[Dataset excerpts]
· · · ·

[src/inc/csf_consts.svh]
// offsets, field positions, reset values and sizes of the contactless status block
//------------------------------------------------------------------------------
// How it works
// [RULE_01] Bit 7 is high while any group-one source is pending and enabled.
// [RULE_02] Firmware sets CPU enable bit two before group one can interrupt the CPU.
// [RULE_03] Bit 4 is high while any group-zero source is pending and enabled.
// [RULE_04] Firmware sets CPU enable bit three before group zero can interrupt the CPU.
// [RULE_05] Bit 6 is set when the checksum coprocessor result equals zero.
// [RULE_06] Checksum-zero bit means nothing during frame transfer; use the fail flag instead.
// [RULE_07] Checksum-zero bit is cleared during calculation, set on a correct completion.
// [RULE_08] Bit 5 is set when a compute-checksum command calculation has finished.
// [RULE_09] Bit 3 is high while the countdown timer is running.
// [RULE_10] In gated mode bit 3 follows only the enable bits, never the gate.
// [RULE_11] Bit 2 follows the field detector live, unlatched; reset value undefined. Code: three flops of lag, resets to 0.
// [RULE_12] Bit 1 is high while 64 minus fill count is at most the threshold.
// [RULE_13] Bit 0 is high while the fill count is at most the threshold.
// [RULE_14] Writes to the status register are ignored; reads change no flag.
//------------------------------------------------------------------------------
`ifndef CSF_CONSTS_SVH
`define CSF_CONSTS_SVH

// register index as printed; byte address is four times it
`define CSF_STATUS_ONE_IDX  10'h0DF
`define CSF_STATUS_ONE_ADDR {`CSF_STATUS_ONE_IDX, 2'b00}
`define CSF_IRQ_STAT_ADDR   12'h000
`define CSF_IRQ_MASK_ADDR   12'h004
`define CSF_THRESH_ADDR     12'h008

`define CSF_BIT_GRP1        7
`define CSF_BIT_CRC_ZERO    6
`define CSF_BIT_CRC_DONE    5
`define CSF_BIT_GRP0        4
`define CSF_BIT_COUNTDOWN   3
`define CSF_BIT_FIELD       2
`define CSF_BIT_NEAR_FULL   1
`define CSF_BIT_NEAR_EMPTY  0

`define CSF_STATUS_ONE_RST  8'h21
`define CSF_IRQ_MASK_RST    6'h00
`define CSF_THRESH_RST      6'h08
`define CSF_FIFO_DEPTH      7'h40
`define CSF_EVENT_COUNT     6

`endif

[src/inc/csf_pkg.sv]
// types shared by the contactless status block
package csf_pkg;

  typedef struct packed {
    logic [7:0] pending;
    logic [7:0] enable;
  } csf_irq_grp_s;

  typedef struct packed {
    logic busy;
    logic result_zero;
    logic done;
    logic cmd_start;
    logic cmd_done;
    logic frame_active;
  } csf_crc_s;

  typedef struct packed {
    logic [6:0] fill_count;
  } csf_fifo_s;

  typedef enum logic {
    CSF_BUS_IDLE,
    CSF_BUS_DATA
  } csf_bus_e;

  typedef struct packed {
    logic        wr_en;
    logic [11:0] addr;
    logic [31:0] wdata;
  } csf_reg_req_s;

endpackage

· · · ·

» **REQUIRED WORK**: How many of the lines above hold the word "block"? Give only that number.

» **RESPONSE TO THIS TASK**: 2